To sum up, this study is motivated by the normative conviction that democratic deliberation is an indispensible and normatively desirable process for democratic governance. Although studies of cognitive psychology have suggested that deliberation may lead to suboptimal outcomes due to, in part, defects in individuals’ reasoning and that it might be impossible to completely remove deeply ingrained cognitive fallacies and biases, the theory of lay epistemics (Kruglanski, 1989) may offer us insights into practical ways to rectify such inferential defects via improving forum designs (Fung, 2011; MacKenzie & Warren, 2013). More specifically, findings from this study suggest that how to create conditions for people to reflect on their preformed judgments and to know more about discussion partners may be an important route to take in designing deliberation forums. Beyond reporting its findings, this study is also meant to suggest that more empirical inquiries aimed at building practical deliberation forums are needed.

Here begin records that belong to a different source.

`src/rtl/mac_seq_pkg.sv`:
```
// ============================================================================
//  Module   : mac_seq_pkg
//  Purpose  : Shared types and constants for the MAC sequencer: FSM state
//             enum, FP32 zero constant and drain-counter width helper.
//  Revision : 1.0 - initial release
// ============================================================================
`default_nettype none

package mac_seq_pkg;

    // Sequencer states, in the order a normal job visits them
    typedef enum logic [2:0] {
        IDLE  = 3'd0,
        CLEAR = 3'd1,
        CLRW  = 3'd2,
        FEED  = 3'd3,
        DRAIN = 3'd4,
        DONE  = 3'd5
    } state_t;

    localparam logic [31:0] FP32_ZERO = 32'h0000_0000;

    localparam int DEF_RD_LAT    = 1;
    localparam int DEF_DRAIN_CYC = 4;

    // The drain counter runs 0 .. cycles-1, so it needs clog2(cycles) bits (min 1)
    function automatic int drain_cnt_w(input int cycles);
        return (cycles < 2) ? 1 : $clog2(cycles);
    endfunction

    localparam int DRAIN_CW = drain_cnt_w(DEF_RD_LAT + DEF_DRAIN_CYC);

endpackage

`default_nettype wire

```
`src/rtl/mac_seq_addr_gen.sv`:
```
// ============================================================================
//  Module   : mac_seq_addr_gen
//  Purpose  : Operand address generator shared by SRAM ports A and B.
//             Two wrapping word-address counters plus an element counter
//             that flags the last element and an empty (len==0) job.
//  Revision : 1.0 - initial release
// ============================================================================
`default_nettype none

module mac_seq_addr_gen #(
    parameter int AW = 12,
    parameter int LW = 12
) (
    input  logic          clk,
    input  logic          rst,
    input  logic          load,
    input  logic          advance,
    input  logic [AW-1:0] base_a,
    input  logic [AW-1:0] base_b,
    input  logic [LW-1:0] len,
    output logic [AW-1:0] a_addr,
    output logic [AW-1:0] b_addr,
    output logic          last,
    output logic          empty
);

    logic [LW-1:0] remaining;

    // Load bases/length on job accept; step both addresses per issued read pair
    always_ff @(posedge clk or posedge rst) begin
        if (rst) begin
            a_addr    <= '0;
            b_addr    <= '0;
            remaining <= '0;
        end else if (load) begin
            a_addr    <= base_a;
            b_addr    <= base_b;
            remaining <= len;
        end else if (advance) begin
            // Natural overflow gives the mod 2^AW wrap
            a_addr    <= a_addr + 1'b1;
            b_addr    <= b_addr + 1'b1;
            if (remaining != '0) begin
                remaining <= remaining - 1'b1;
            end
        end
    end

    // Flags derived from the remaining-element count
    always_comb begin
        last  = (remaining == LW'(1));
        empty = (remaining == '0);
    end

endmodule

`default_nettype wire

```
`src/rtl/mac_seq_ctrl.sv`:
```
// ============================================================================
//  Module   : mac_seq_ctrl
//  Purpose  : Sequencer for the float32 MAC datapath. Clears the MAC,
//             streams operand pairs from dual-port SRAM, drains the MAC
//             pipeline and latches the dot product and overflow flag.
//  Config   : MAC_SEQ_RELU_EN - when defined, negative results are
//             replaced by +0.0 at the sampling point (ovf unaffected).
//  Revision : 1.0 - initial release
// ============================================================================
`default_nettype none

module mac_seq_ctrl
    import mac_seq_pkg::*;
#(
    parameter int AW        = 12,
    parameter int LW        = 12,
    parameter int RD_LAT    = DEF_RD_LAT,
    parameter int DRAIN_CYC = DEF_DRAIN_CYC
) (
    input  logic          clk,
    input  logic          rst,
    input  logic          start,
    input  logic          abort,
    input  logic [AW-1:0] base_a,
    input  logic [AW-1:0] base_b,
    input  logic [LW-1:0] len,
    output logic          busy,
    output logic          done,
    output logic [31:0]   result,
    output logic          ovf,
    output logic          a_rd_en,
    output logic [AW-1:0] a_addr,
    input  logic [31:0]   a_rd_data,
    output logic          b_rd_en,
    output logic [AW-1:0] b_addr,
    input  logic [31:0]   b_rd_data,
    output logic [31:0]   mac_a,
    output logic [31:0]   mac_b,
    output logic          mac_a_valid,
    output logic          mac_b_valid,
    output logic          mac_clear,
    input  logic [31:0]   mac_result,
    input  logic          mac_ovf
);

    localparam int             DRAIN_TOT  = RD_LAT + DRAIN_CYC;
    localparam int             CW         = drain_cnt_w(DRAIN_TOT);
    localparam logic [CW-1:0]  DRAIN_LAST = CW'(DRAIN_TOT - 1);

    state_t        state;
    state_t        state_nxt;
    logic          load;
    logic          advance;
    logic          rd_issue;
    logic          clear_pulse;
    logic          sample;
    logic          last;
    logic          empty;
    logic          vld_tap;
    logic          ovf_acc;
    logic [CW-1:0] drain_cnt;
    logic [31:0]   result_nxt;

    mac_seq_addr_gen #(
        .AW (AW),
        .LW (LW)
    ) u_addr_gen (
        .clk     (clk),
        .rst     (rst),
        .load    (load),
        .advance (advance),
        .base_a  (base_a),
        .base_b  (base_b),
        .len     (len),
        .a_addr  (a_addr),
        .b_addr  (b_addr),
        .last    (last),
        .empty   (empty)
    );

    // State register
    always_ff @(posedge clk or posedge rst) begin
        if (rst) begin
            state <= IDLE;
        end else begin
            state <= state_nxt;
        end
    end

    // Next-state and per-state strobes; abort overrides everything outside IDLE
    always_comb begin
        state_nxt   = state;
        load        = 1'b0;
        advance     = 1'b0;
        rd_issue    = 1'b0;
        clear_pulse = 1'b0;
        sample      = 1'b0;
        case (state)
            IDLE: begin
                if (start && !abort) begin
                    load      = 1'b1;
                    state_nxt = CLEAR;
                end
            end
            CLEAR: begin
                clear_pulse = 1'b1;
                state_nxt   = CLRW;
            end
            CLRW: begin
                state_nxt = empty ? DRAIN : FEED;
            end
            FEED: begin
                rd_issue = 1'b1;
                advance  = 1'b1;
                if (last) begin
                    state_nxt = DRAIN;
                end
            end
            DRAIN: begin
                if (drain_cnt == DRAIN_LAST) begin
                    sample    = 1'b1;
                    state_nxt = DONE;
                end
            end
            DONE: begin
                state_nxt = IDLE;
            end
            default: begin
                state_nxt = IDLE;
            end
        endcase
        if (abort && (state != IDLE)) begin
            state_nxt   = IDLE;
            rd_issue    = 1'b0;
            advance     = 1'b0;
            clear_pulse = 1'b0;
            sample      = 1'b0;
        end
    end

    // Strobes and status straight from the FSM decode
    always_comb begin
        a_rd_en   = rd_issue;
        b_rd_en   = rd_issue;
        mac_clear = clear_pulse;
        busy      = (state != IDLE);
        done      = (state == DONE);
        mac_a     = a_rd_data;
        mac_b     = b_rd_data;
    end

    // Read-strobe delay line aligning MAC valid with SRAM data
    generate
        if (RD_LAT == 0) begin : g_no_lat
            assign vld_tap = rd_issue;
        end else begin : g_lat
            logic [RD_LAT-1:0] vld_pipe;
            // Shift the read strobe; abort flushes in-flight beats
            always_ff @(posedge clk or posedge rst) begin
                if (rst) begin
                    vld_pipe <= '0;
                end else if (abort) begin
                    vld_pipe <= '0;
                end else begin
                    vld_pipe[0] <= rd_issue;
                    for (int k = 1; k < RD_LAT; k++) begin
                        vld_pipe[k] <= vld_pipe[k-1];
                    end
                end
            end
            assign vld_tap = vld_pipe[RD_LAT-1];
        end
    endgenerate

    // Valid only while the job is live; an abort kills it in the same cycle
    always_comb begin
        mac_a_valid = vld_tap && !abort && ((state == FEED) || (state == DRAIN));
        mac_b_valid = mac_a_valid;
    end

    // Drain counter: runs only while in DRAIN, parked at zero elsewhere
    always_ff @(posedge clk or posedge rst) begin
        if (rst) begin
            drain_cnt <= '0;
        end else if ((state == DRAIN) && !abort) begin
            drain_cnt <= drain_cnt + 1'b1;
        end else begin
            drain_cnt <= '0;
        end
    end

    // Job-local overflow accumulator, restarted when the MAC is cleared
    always_ff @(posedge clk or posedge rst) begin
        if (rst) begin
            ovf_acc <= 1'b0;
        end else if (state == CLEAR) begin
            ovf_acc <= 1'b0;
        end else if ((state == FEED) || (state == DRAIN)) begin
            ovf_acc <= ovf_acc | mac_ovf;
        end
    end

    // Optional ReLU applied to the sampled accumulator value
    always_comb begin
`ifdef MAC_SEQ_RELU_EN
        result_nxt = mac_result[31] ? FP32_ZERO : mac_result;
`else
        result_nxt = mac_result;
`endif
    end

    // Result/overflow registers, updated only at a completed drain
    always_ff @(posedge clk or posedge rst) begin
        if (rst) begin
            result <= FP32_ZERO;
            ovf    <= 1'b0;
        end else if (sample) begin
            result <= result_nxt;
            ovf    <= ovf_acc | mac_ovf;
        end
    end

endmodule

`default_nettype wire
```
`config.mk`:
```
export PLATFORM = sky130hd
export DESIGN_NAME = mac_seq_ctrl
export DESIGN_NICKNAME = d
export VERILOG_FILES = /design/src/rtl/mac_seq_pkg.sv /design/src/rtl/mac_seq_addr_gen.sv /design/src/rtl/mac_seq_ctrl.sv
export SDC_FILE = /design/constraint.sdc
export NUM_CORES = 1
export LEC_CHECK = 0
export CAP_MARGIN = 25
export CORE_UTILIZATION = 34
export CTS_CLUSTER_DIAMETER = 30
export DETAILED_ROUTE_END_ITERATION = 16
export HOLD_SLACK_MARGIN = 0.15
export PLACE_DENSITY_LB_ADDON = 0.15
export REMOVE_ABC_BUFFERS = 1
export SLEW_MARGIN = 30
export SYNTH_ARGS = -nofsm -noshare
export SYNTH_HDL_FRONTEND = slang
export SYNTH_SLANG_ARGS = --single-unit
```
`constraint.sdc`:
```
create_clock -name clk -period 2.6 [get_ports clk]
set_clock_uncertainty 0.05 [all_clocks]
set_input_delay 0.52 -clock clk [delete_from_list [all_inputs] [get_ports clk]]
set_output_delay 0.52 -clock clk [all_outputs]
set_load 0.02 [all_outputs]
```
==> flow_metrics.py, run 1 <==
metrics = {
    "outcome": {
        "status": "completed",
    },
    "grt": {
        "grt_max_degree": 42,
        "grt_first_pass_wirelength_um": 22390,
        "grt.total_usage_pct": 24.20,
        "grt_pass1_vias": 3302,
        "antenna_found_initial": 0,
        "overflow": 0,
    },
    "floorplan": {
        "initial_core_util_pct": 35.29,
        "chipHeight_um": 114.4,
        "die_w_um": 114.4,
        "dieArea_um2": 13080,
        "row_count": 40,
        "core_area_um2": 12160,
        "io_pins": 265,
    },
    "power_and_ir_drop": {
        "comb_power_share_pct": 34.0,
        "peakVddDrop_v": 0.0003865,
        "internal_power_uw": 3085,
        "clockPowerShare_pct": 26.3,
        "p_sw_uw": 1671,
        "p_sw_share_pct": 35.14,
        "leakage_uw": 0.002375,
        "seqPwrFrac_pct": 39.7,
        "p_per_area_nw_per_um2": 833.5,
    },
    "layout": {
        "final_cell_mix": "clkdlybuf4s50_1, dfrtp_1, nand2_1",
        "fin_nets": 645,
        "drive_above_1_share_pct": 15.25,
        "syn2layout_area_growth_pct": 32.97,
        "diodes": 0,
        "final_common_cell": "clkdlybuf4s50_1",
    },
    "route": {
        "dr_total_vias": 3448,
        "drc": 0,
        "dr.pass1.iters": 4,
        "drt_wl_total_um": 15370,
        "drt-initial-drc-count": 178,
        "ant_nets": 0,
        "vias_per_cell": 5.123,
        "avgRoutedWirePerCell_um": 22.84,
    },
    "flow_run": {
        "cap_violations": 0,
    },
    "synthesis": {
        "ys_ff_latch": 77,
        "syn_avg_cell_area_um2": 10.19,
        "synth_edf_count": 0,
        "synth-async-reset-ratio_pct": 100.0,
        "synth_compound_area_share_pct": 9.534,
        "ys_seq_area_share_pct": 44.90,
        "syn_inst": 421,
        "synth_cell_types": 58,
        "synthXorXnorAreaFrac_pct": 3.469,
        "synthAdderAreaFrac_pct": 2.041,
        "yosys-mux-area-fraction_pct": 8.630,
        "synth_ff_type": "dfrtp_1",
        "synth_top_family_by_area": "simple AND/OR/NAND/NOR gates",
        "synth_area_um2": 4292,
        "yosysWarnings": 0,
        "yosys.area_share.simple_pct": 15.83,
    },
    "clocking": {
        "numCtsBuffers": 9,
        "cts.sinks": 77,
        "cts_hold_buf": 0,
        "clk_pin_slew_ps": 50,
        "worstSkewPairLatency_ps": 320,
        "htree_levels": 3,
        "cts-root-buf": "clkbuf_16",
        "cts_tree": "yes",
        "clock_path_buffers": 2,
    },
    "worst_setup_path": {
        "cp.arrival_ps": 1910,
        "critPathKind": "input port to primary output",
        "worstPathCellList": "clkdlybuf4s50_1 > nand4bb_1 > clkinv_4 > o21a_1 > dlygate4sd2_1",
        "critPathSlowestCell": "clkdlybuf4s50_1",
        "cp.required_ps": 2030,
        "cpPeakStageDelay_ps": 460,
        "end_kind": "primary output",
        "cp_max_fo": 3,
        "startpoint_type": "input port",
    },
    "timing": {
        "hold_viol_final": 0,
        "period_needed_ps": 2483,
        "setup-tns-final_ps": 0,
        "worst_slack_ps": 117.4,
        "slew_viol_final": 0,
        "setup_viol": 0,
        "max_freq_mhz": 402.8,
        "rsz0062_at_grt": "false",
        "slew_headroom_pct": 66.28,
        "tightest_slew_ps": 505.3,
        "final.period_utilization_pct": 95.49,
    },
    "place": {
        "dp_slack_ps": -167.6,
        "gp_congestion": 0.7572,
        "place_hpwl_um": 11920,
        "port-buffer-count": 136,
    },
    "min_path": {
        "hold_class": "flop to flop",
    },
}
## logic make-up (layout without fill, tap and decap cells)
logic type	after synthesis	in the layout
xor+xnor	17	17
compound gates	62	62
mux	33	33
simple gates	127	127
flops	77	77
buf+inv	98	182
fa+ha+maj	7	7
## power by group through the flow
stage	registers, µW	clock network, µW	logic (µW)
floorplan	2040	0	673
global placement	1890	0	1610
detailed placement	1900	0	1640
CTS	1880	1300	1640
global route	1940	1360	1780
finish	1890	1250	1620
## path summary, 6_finish.rpt
kind                                                     start                      to  slack (ps)  cells after the start
max                                                      abort             mac_b_valid         120                      5
min                                     drain_cnt[0]$_DFF_PP0_  drain_cnt[0]$_DFF_PP0_         420                      1
max reg2reg                u_addr_gen.remaining[0]$_DFFE_PP0P_    state[2]$_DFFE_PP0P_         450                      6
min reg2reg                             drain_cnt[0]$_DFF_PP0_  drain_cnt[0]$_DFF_PP0_         420                      1
max in group asynchronous                                  rst  drain_cnt[2]$_DFF_PP0_        1390                      3
min in group asynchronous                                  rst   result[1]$_DFFE_PP0P_         490                      2
## per-layer routing
metal,global-route usage [%],routed length (µm),up-vias
met3,18.79,2668,21
met5,10.20,152,-
met1,29.01,6258,1614
met4,6.234,161,6
met2,32.36,6128,244
li1,-,-,1563
## worst max-delay path, delay by kind of cell
kind | cells | cell delay [ps]
compound gates | 1 | 200
simple gates | 1 | 300
buf+inv | 3 | 900
## registers in the layout, summed over array words and instances, names as in the netlist
signal,count
u_addr_gen.b_addr,12
state,3
drain_cnt,3
ovf,1
result,32
u_addr_gen.remaining,12
u_addr_gen.a_addr,12
ovf_acc,1
g_lat.vld_pipe,1
## Yosys cell counts (2+ instances only)
master | count | area share, %
o21ai_0 | 19 | 2.2
buf_2 | 6 | 0.70
a211o_1 | 3 | 0.61
o211ai_1 | 4 | 0.70
inv_1 | 11 | 0.96
xnor2_1 | 14 | 2.9
o22a_1 | 2 | 0.41
clkbuf_1 | 5 | 0.44
and2_1 | 2 | 0.29
o31ai_1 | 3 | 0.52
or4_1 | 4 | 0.70
mux2_2 | 32 | 8.4
nor3_1 | 9 | 1.0
nor2_1 | 27 | 2.4
a21oi_1 | 4 | 0.47
nor4_1 | 5 | 0.73
ha_1 | 7 | 2.0
and3_1 | 2 | 0.29
nor4b_2 | 2 | 0.70
o21ai_1 | 3 | 0.35
nand3_1 | 11 | 1.3
a31oi_1 | 11 | 1.6
nand4b_1 | 2 | 0.41
nand4_1 | 5 | 0.73
or3_1 | 6 | 0.87
buf_4 | 73 | 13
a211oi_1 | 2 | 0.35
nand2_1 | 38 | 3.3
buf_6 | 2 | 0.52
xor2_1 | 3 | 0.61
dfrtp_1 | 77 | 45
## per-stage QoR
step	instance area (µm²)	util [%]	instances	hold WS [ps]	total power, µW
after floorplan	3672	-	335	379.8	2709
after global placement	5413	44.51	658	396.8	3501
after detailed placement	5413	44.51	658	406.4	3537
after CTS	5707	46.92	673	419.2	4820
after global routing	5707	46.92	673	445.0	5078
final	5707	46.92	673	422.9	4757
## what timing repair did
item / CTS / global route
setup endpoints to repair: 5 / 0
resized for setup: 5 / 0
setup buffers: 0 / 0
## cell type report
class | count | area [µm²]
flip-flops and latches | 77 | 1927
multi-input cells | 246 | 1695
inverters | 12 | 51.30
clock inverters | 4 | 47.55
well taps | 168 | 210.2
repair buffers | 155 | 1523
clock buffers | 11 | 252.7
fillers | 1190 | 6455
Note: power is estimated with default switching activity, not from simulation.
==> run 2: changes to the inputs <==
--- a/config.mk
+++ b/config.mk
@@ -6,11 +6,11 @@
 export NUM_CORES = 1
 export LEC_CHECK = 0
 export CAP_MARGIN = 25
-export CORE_UTILIZATION = 34
+export CORE_UTILIZATION = 38
 export CTS_CLUSTER_DIAMETER = 30
 export DETAILED_ROUTE_END_ITERATION = 16
 export HOLD_SLACK_MARGIN = 0.15
-export PLACE_DENSITY_LB_ADDON = 0.15
+export PLACE_DENSITY_LB_ADDON = 0.08
 export REMOVE_ABC_BUFFERS = 1
 export SLEW_MARGIN = 30
 export SYNTH_ARGS = -nofsm -noshare
==> constraint.sdc (replaced) <==
create_clock -name clk -period 2.8 [get_ports clk]
set_clock_uncertainty 0.05 [all_clocks]
set_input_delay 0.56 -clock clk [delete_from_list [all_inputs] [get_ports clk]]
set_output_delay 0.56 -clock clk [all_outputs]
set_load 0.02 [all_outputs]
==> flow_metrics.py, run 2 (same netlist as run 1, synthesis figures left out) <==
metrics = {
    "place": {
        "dp_slack_ps": -44.23,
        "port-buffer-count": 136,
        "gp_congestion": 0.7841,
        "placedCellCount": 623,
        "place_hpwl_um": 12370,
        "place_area_um2": 5325,
    },
    "clocking": {
        "htree_levels": 3,
        "numCtsBuffers": 9,
        "cts_resized": 1,
        "cts_hold_buf": 0,
        "worstSkewPairLatency_ps": 330,
        "postCtsSetupRepairBufs": 0,
        "cts.sinks": 77,
        "cts-root-buf": "clkbuf_16",
        "clock_path_buffers": 2,
        "clk_pin_slew_ps": 70,
        "cts_tree": "yes",
    },
    "layout": {
        "syn2layout_area_growth_pct": 32.36,
        "top_register": "result",
        "drive_above_1_share_pct": 14.43,
        "fin_cells": 639,
        "diodes": 0,
        "final_cell_mix": "clkdlybuf4s50_1, dfrtp_1, nand2_1",
        "fin_area_um2": 5680,
        "largest_register_ffs": 32,
        "fin_nets": 638,
        "final_common_cell": "clkdlybuf4s50_1",
    },
    "power_and_ir_drop": {
        "power_uw": 4522,
        "p_sw_share_pct": 35.23,
        "leakage_uw": 0.002409,
        "peakVddDrop_v": 0.0004491,
        "p_sw_uw": 1593,
        "comb_power_share_pct": 32.5,
        "internal_power_uw": 2929,
        "seqPwrFrac_pct": 39.0,
        "p_per_area_nw_per_um2": 796.1,
        "clockPowerShare_pct": 28.5,
    },
    "floorplan": {
        "chipHeight_um": 108.3,
        "die_w_um": 108.3,
        "io_pins": 265,
        "core_area_um2": 10940,
        "row_count": 38,
        "initial_core_util_pct": 39.24,
        "dieArea_um2": 11720,
    },
    "flow_run": {
        "cap_violations": 0,
    },
    "grt": {
        "antenna_found_initial": 0,
        "overflow": 0,
        "grt.total_usage_pct": 27.61,
        "grt_max_degree": 35,
        "grt_first_pass_wirelength_um": 22510,
        "grt_pass1_vias": 3271,
    },
    "worst_setup_path": {
        "cp_max_fo": 3,
        "critPathKind": "input port to primary output",
        "cp.arrival_ps": 1960,
        "cp.required_ps": 2190,
        "startpoint_type": "input port",
        "end_kind": "primary output",
    },
    "route": {
        "vias_per_cell": 5.304,
        "drc": 0,
        "drt_wl_total_um": 15740,
        "dr_total_vias": 3389,
        "avgRoutedWirePerCell_um": 24.63,
        "dr.pass1.iters": 4,
        "ant_nets": 0,
        "drt-initial-drc-count": 119,
    },
    "timing": {
        "final.period_utilization_pct": 91.84,
        "setup_viol": 0,
        "worst_slack_ps": 228.5,
        "tightest_slew_ps": 519.6,
        "timing.hold.ws_ps": 439.0,
        "slew_headroom_pct": 64.90,
        "rsz0062_at_grt": "false",
        "hold_viol_final": 0,
        "max_freq_mhz": 388.9,
        "slew_viol_final": 0,
        "period_needed_ps": 2572,
    },
    "outcome": {
        "status": "completed",
    },
    "min_path": {
        "hold_class": "input port to asynchronous set/reset pin",
    },
}
## run 2: final cells by class
cell class                 count  area, µm²
sequential                    77       1927
fill                        1022       5255
inverter                      12      51.30
timing repair buffer         148       1485
clock inverter                 6      93.84
tap                          140      175.2
multi-input combinational    246       1709
clock buffer                  10      239.0
### config.mk
export PLATFORM = sky130hd
export DESIGN_NAME = stq_forward
export DESIGN_NICKNAME = d
export VERILOG_FILES = /design/src/rtl/stq_pkg.sv /design/src/rtl/stq_age_match.sv /design/src/rtl/stq_forward.sv
export SDC_FILE = /design/constraint.sdc
export NUM_CORES = 1
export LEC_CHECK = 0
export CELL_PAD_IN_SITES_DETAIL_PLACEMENT = 0
export CELL_PAD_IN_SITES_GLOBAL_PLACEMENT = 2
export CORE_ASPECT_RATIO = 0.75
export CORE_MARGIN = 3
export CORE_UTILIZATION = 38
export CTS_BUF_LIST = sky130_fd_sc_hd__clkbuf_4 sky130_fd_sc_hd__clkbuf_8
export DETAILED_ROUTE_END_ITERATION = 6
export PLACE_DENSITY_LB_ADDON = 0.1
export SYNTH_ARGS = -nofsm -noshare
export SYNTH_HDL_FRONTEND = slang
export SYNTH_HIERARCHICAL = 1
export SYNTH_SLANG_ARGS = --single-unit
### constraint.sdc
create_clock -name i_clk -period 5.2 [get_ports i_clk]
set_input_delay 0.78 -clock i_clk [delete_from_list [all_inputs] [get_ports i_clk]]
set_output_delay 0.78 -clock i_clk [all_outputs]
set_load 0.005 [all_outputs]
### src/rtl/stq_pkg.sv
// Shared types for the store queue: entry record, drain FSM states, mask helper.
// Entry fields are sized for the widest legal address/branch mask; narrower configs zero-extend.
package stq_pkg;

    localparam int STQ_ADDR_MAX = 32;
    localparam int STQ_BRM_MAX  = 32;

    typedef struct packed {
        logic                    valid;
        logic                    committed;
        logic [STQ_BRM_MAX-1:0]  brmask;
        logic [STQ_ADDR_MAX-1:0] addr;
        logic [31:0]             data;
    } stq_entry_t;

    typedef enum logic {
        DRAIN_IDLE  = 1'b0,
        DRAIN_WRITE = 1'b1
    } drain_state_t;

    function automatic logic mask_hit(input logic [STQ_BRM_MAX-1:0] m,
                                      input logic [STQ_BRM_MAX-1:0] k);
        return |(m & k);
    endfunction

endpackage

Limitations and future research
Despite the far-reaching theoretical implications, this study has several limitations. Although participants in different conditions of EM in this study not only differed in their motivation but also in information they acquired about the deliberation partner, the study did not allow us to separate the effect of motivation from that of information consultation. In addition, the control group was treated as a default condition where people did not receive any instruction related to motivation and where people were forced to make a judgment without consulting additional information. Therefore, in exploring information consultation as a potential mechanism of the effects of EM, participants in the control condition were excluded. The reduction in sample size might have reduced power to detect potential relationship resulting in a risk of type II error. More importantly, there was no opportunity to explore patterns of information consultation under the condition where people were not impelled via experimental induction. In the future study, participants may be allowed to decide freely whether they would want to read additional information under various conditions of EMs.
In addition, using the topic of GMF as the issue context for this study might limit the applicability of its results. Participants’ attitudes toward the topic of GMF were not strong (M = 5.95, SD = 2.36 on an 11-point scale). It is likely that people with a weaker opinion on an issue are more likely to give credence to a disagreeing other’s opinion on the issue. Admitting the person’s objectivity in reasoning may not jeopardize individuals’ self-concept since they are not highly committed to the opinion. On the contrary, when people hold a strong opinion on an issue, admitting the merit of a disagreeing other’s opinion on the same issue might pose a considerable challenge to their own beliefs. In that case, the naturally arising defensive mechanism might compromise the effect of the NFO. Future research should extend the inquiry on the roles of EMs to other issues on which people have strong attitudes and examine whether the effects of EM on perceptions of bias in others and in turn on deliberation preparedness that were observed in the study would be contingent upon the strength of their opinions on the issue.